23 PAGE 23 MIKE PERRY: Great question. We talked about rural hospitals. So, we asked in these states, we knew in North Carolina, for example, there had been hospital closings, that it had been an issue, and so we talked about in North Carolina had you heard that hospitals had been closing, do you know this is an issue for hospitals. They were not aware of that. What they kept on talking about is the big health systems in Charlotte and it was sort of unbelievable to them that a hospital could actually fail. What they also said, the pushback we got is, Well, if a hospital fails it s because of other kinds of things, bad management. It s not because of this. So we pushed quite hard on it. I think if we had gone to a rural area I think that we would have had more luck, but we didn t have luck talking about hospitals closing their door, and even when we talked about rural hospitals who communities depend on we got pushback on that. It just was not believable. They think they re rich and have a lot of money and if they close it s because of mismanagement. I still think talking about hospitals closing their doors is good, but hospitals as a messenger, local hospitals as a messenger was proven problematic among these kind of voters. BRUCE LESLEY: To the public, right? MARK PERRY: Yes, to conservative voters who we were talking to in those states. BRUCE LESLEY: And I would say, and I think if I could add to that, I think that to a hill staffer that is kind of a different, because they re going to respond-- In lots of rural areas of course those are the biggest employers, and so that will freak out politicians and stuff. But different messenger for the public. JENNIFER BEESON: Different message for different people. So the hospital case may be persuasive for the actual lawmaker, if not the public. I have a question here for Bruce. I misread it at first. I thought it was for Brad. I was like, Oh man, Brad isn t even up here. [Laughter] For

24 PAGE 24 states that currently haven t picked up the ICHIA option, this is the Immigrant Children s Health Improvement Act, the option to cover immigrant kids and get rid of that five year bar, do you think there is a place to push for that during our CHIP funding advocacy? Let me rephrase.
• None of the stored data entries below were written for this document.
--- config.mk ---
export PLATFORM = sky130hd
export DESIGN_NAME = rom_loader
export DESIGN_NICKNAME = d
export VERILOG_FILES = /design/src/source/m72_pkg.sv /design/src/source/rom_loader.sv
export SDC_FILE = /design/constraint.sdc
export NUM_CORES = 1
export LEC_CHECK = 0
export ABC_CLOCK_PERIOD_IN_PS = 2800
export BUFFER_PORTS_ARGS = -buffer_cell sky130_fd_sc_hd__buf_2
export CAP_MARGIN = 20
export CORE_MARGIN = 5
export CORE_UTILIZATION = 45
export DETAILED_ROUTE_END_ITERATION = 8
export PLACE_DENSITY = 0.71
export SLEW_MARGIN = 15
export SYNTH_ARGS = -nofsm -noshare
export SYNTH_HDL_FRONTEND = slang
export SYNTH_SLANG_ARGS = --single-unit
export TNS_END_PERCENT = 5
--- constraint.sdc ---
create_clock -name CLK_32M -period 2.8 [get_ports CLK_32M]
set_clock_uncertainty 0.15 [all_clocks]
set_input_delay 0.14 -clock CLK_32M [delete_from_list [all_inputs] [get_ports CLK_32M]]
set_output_delay 0.14 -clock CLK_32M [all_outputs]
set_load 0.03 [all_outputs]
--- src/source/m72_pkg.sv ---
package m72_pkg;

	// game memory geometry
	localparam int MEM_AW = 12;
	localparam int MEM_WORDS = 1 << MEM_AW;

	// cycles from mem_start to mem_done
	localparam int MEM_LATENCY = 4;

	// core reset hold after the download ends
	localparam int RESET_HOLD = 64;

	// leading download bytes that form the board config
	localparam int CFG_BYTES = 2;

	typedef logic [MEM_AW-1:0] mem_addr_t;
	typedef logic [15:0] mem_data_t;
	typedef logic [7:0] byte_t;

	// bit 0 enables the low byte
	typedef logic [1:0] be_t;

	typedef logic [$clog2(MEM_LATENCY)-1:0] lat_cnt_t;
	typedef logic [$clog2(RESET_HOLD)-1:0] hold_cnt_t;
	typedef logic [$clog2(CFG_BYTES+1)-1:0] cfg_cnt_t;

	typedef struct packed {
		byte_t board_id;
		byte_t board_flags;
	} board_cfg_t;

	// one access from the arbiter to the memory
	typedef struct packed {
		mem_addr_t addr;
		mem_data_t wdata;
		be_t be;
		logic we;
	} mem_req_t;

	typedef enum logic {
		ARB_IDLE,
		ARB_BUSY
	} arb_state_t;

endpackage

--- src/source/rom_loader.sv ---
module rom_loader (
	input logic CLK_32M,
	input logic arst_n,
	input logic ioctl_downl,
	input logic ioctl_wr,
	input m72_pkg::byte_t ioctl_dout,
	output logic ioctl_wait,
	output logic ld_req,
	input logic ld_ack,
	output m72_pkg::mem_addr_t ld_addr,
	output m72_pkg::mem_data_t ld_data,
	output m72_pkg::be_t ld_be,
	output m72_pkg::board_cfg_t board_cfg
);

	logic downl_d;
	m72_pkg::cfg_cnt_t cfg_cnt;
	logic have_lo;
	logic dl_end;
	logic cfg_done;
	logic take_cfg;
	logic take_lo;
	logic take_hi;
	logic flush;

	assign dl_end = downl_d && !ioctl_downl;
	assign cfg_done = cfg_cnt == m72_pkg::cfg_cnt_t'(m72_pkg::CFG_BYTES);
	assign take_cfg = ioctl_downl && ioctl_wr && !cfg_done;
	assign take_lo = ioctl_downl && ioctl_wr && cfg_done && !have_lo;
	assign take_hi = ioctl_downl && ioctl_wr && cfg_done && have_lo;
	// half-filled word left at the end of the download
	assign flush = dl_end && have_lo;

	always_ff @(posedge CLK_32M or negedge arst_n) begin
		if (!arst_n) begin
			downl_d <= 1'b0;
			cfg_cnt <= '0;
			have_lo <= 1'b0;
			ioctl_wait <= 1'b0;
			ld_req <= 1'b0;
			ld_addr <= '0;
			board_cfg <= '0;
		end else begin
			downl_d <= ioctl_downl;

			// word accepted, move on
			if (ioctl_wait && ld_req == ld_ack) begin
				ioctl_wait <= 1'b0;
				ld_addr <= ld_addr + m72_pkg::mem_addr_t'(1);
			end

			if (take_cfg) begin
				cfg_cnt <= cfg_cnt + m72_pkg::cfg_cnt_t'(1);
				if (cfg_cnt == '0) begin
					board_cfg.board_id <= ioctl_dout;
					ld_addr <= '0;
				end else begin
					board_cfg.board_flags <= ioctl_dout;
				end
			end

			if (take_lo)
				have_lo <= 1'b1;

			if (take_hi || flush) begin
				have_lo <= 1'b0;
				ld_req <= ~ld_req;
				ioctl_wait <= 1'b1;
			end

			if (dl_end)
				cfg_cnt <= '0;
		end
	end

	always_ff @(posedge CLK_32M) begin
		if (take_lo)
			ld_data[7:0] <= ioctl_dout;
		if (take_hi) begin
			ld_data[15:8] <= ioctl_dout;
			ld_be <= 2'b11;
		end
		if (flush)
			ld_be <= 2'b01;
	end

	// download source must hold off while a word is in flight
	a_wr_during_wait: assert property (@(posedge CLK_32M) disable iff (!arst_n)
		ioctl_wait |-> !ioctl_wr)
		else $error("ioctl_wr strobed while ioctl_wait is high");

endmodule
Where are we on ICHIA? BRUCE LESLEY: So, I could kick it to Brad if he wants to do it. JENNIFER BEESON: You want Brad to answer that one? BRUCE LESLEY: No. About half the states have taken up the option, and which has been great, and we certainly would love to see other states do it. I mean there is important states that have not, like Florida. So, I think to continue to push on that is, and the same message works. We saw advocates almost get across the finish line in some states with these messages of allowing kids to wait five years. That is not-- That s terrible. And it does resonate. So I think yes, I think as at the state level that is something to continue to push. And then at the federal level it s more of a defensive. We want to keep the option in place. We don t want that shut off. Because there is two things they could do. They could repeal it for everyone or the other option they could do is say, Okay, we re going to freeze everything in place. States that have it can keep it, but no one else can ever take up the option. And we don t want a scenario where some legal immigrants some places can get it and others, they can t ever get it. So I think kind of a defense/offense agenda. JENNIFER BEESON: I have a question here that is about emergency room use. Expanding Medicaid coverage, the theory goes, reduces emergency room use. Legislators and maybe the public may not know that much about Medicaid expansion, but they know that in Oregon emergency room use actually went up with expansion. Now I think there is a footnote to that which is over time that goes down, but did either one of you want to talk about that?